A Patch for Early-Stage ParkinsonsBy: NEAL HERMANOWICZ, MD PHILLIP AND CAROL TRAUB PARKINSON’S CENTER EISENHOWER MEDICAL CENTER
After years of development, a patch for treating symptoms of Parkinson’s disease has been approved by the Food and Drug Administration (FDA) and is now available in pharmacies. Neupro®, a once-a-day skin patch, contains the medication rotigotine. Rotigotine belongs to a category of medications known as dopamine agonists, drugs that mimic the action of dopamine in the brain. Other examples of dopamine agonists include Requip® (ropinirole), Mirapex® (pramipexole) and Parlodel® (bromocriptine).

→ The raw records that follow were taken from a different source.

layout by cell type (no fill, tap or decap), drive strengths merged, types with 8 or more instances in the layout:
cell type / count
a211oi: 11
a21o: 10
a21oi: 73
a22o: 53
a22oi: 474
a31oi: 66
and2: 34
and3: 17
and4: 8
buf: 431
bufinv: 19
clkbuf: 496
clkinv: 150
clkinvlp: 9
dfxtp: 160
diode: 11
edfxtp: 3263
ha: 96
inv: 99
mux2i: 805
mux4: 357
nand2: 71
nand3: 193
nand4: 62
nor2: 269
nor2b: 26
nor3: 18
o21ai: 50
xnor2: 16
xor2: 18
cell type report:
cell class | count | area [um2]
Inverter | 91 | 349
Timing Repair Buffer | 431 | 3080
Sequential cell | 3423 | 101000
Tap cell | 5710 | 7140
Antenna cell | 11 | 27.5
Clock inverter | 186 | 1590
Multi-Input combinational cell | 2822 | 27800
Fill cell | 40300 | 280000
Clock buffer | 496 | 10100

The patch is currently approved by the FDA for early and mild symptoms of Parkinson’s. Unlike both Mirapex and Requip, the Neupro patch is not approved as an adjunct to other medications. For example, either Requip or Mirapex is sometimes added when a patient is having an inadequate response to the medication levodopa. Although testing of Neupro as an adjunct will begin soon, it does not yet have FDA approval specifically for this purpose, although some physicians may advise patients to use it in this manner.
Neupro appears to be similar to Mirapex or Requip in how well it works and also in terms of side effects. The main advantage of using the Neupro patch is to alleviate the need to swallow pills, which can be a significant problem for Parkinson’s patients. It is unlikely that patients taking levodopa will be able to substitute it with Neupro. However, it is conceivable that someone with relatively mild symptoms using only Mirapex or only Requip could replace these medications with the Neupro patch. Patients using the patch should change the patch daily and vary the location of application to avoid skin irritation.
While the Neupro patch is one new alternative, it is also expected that Requip will soon be released as a once-a-day pill. More medications for Parkinson’s are under development and will likely find their way to the pharmacy within the next year or two.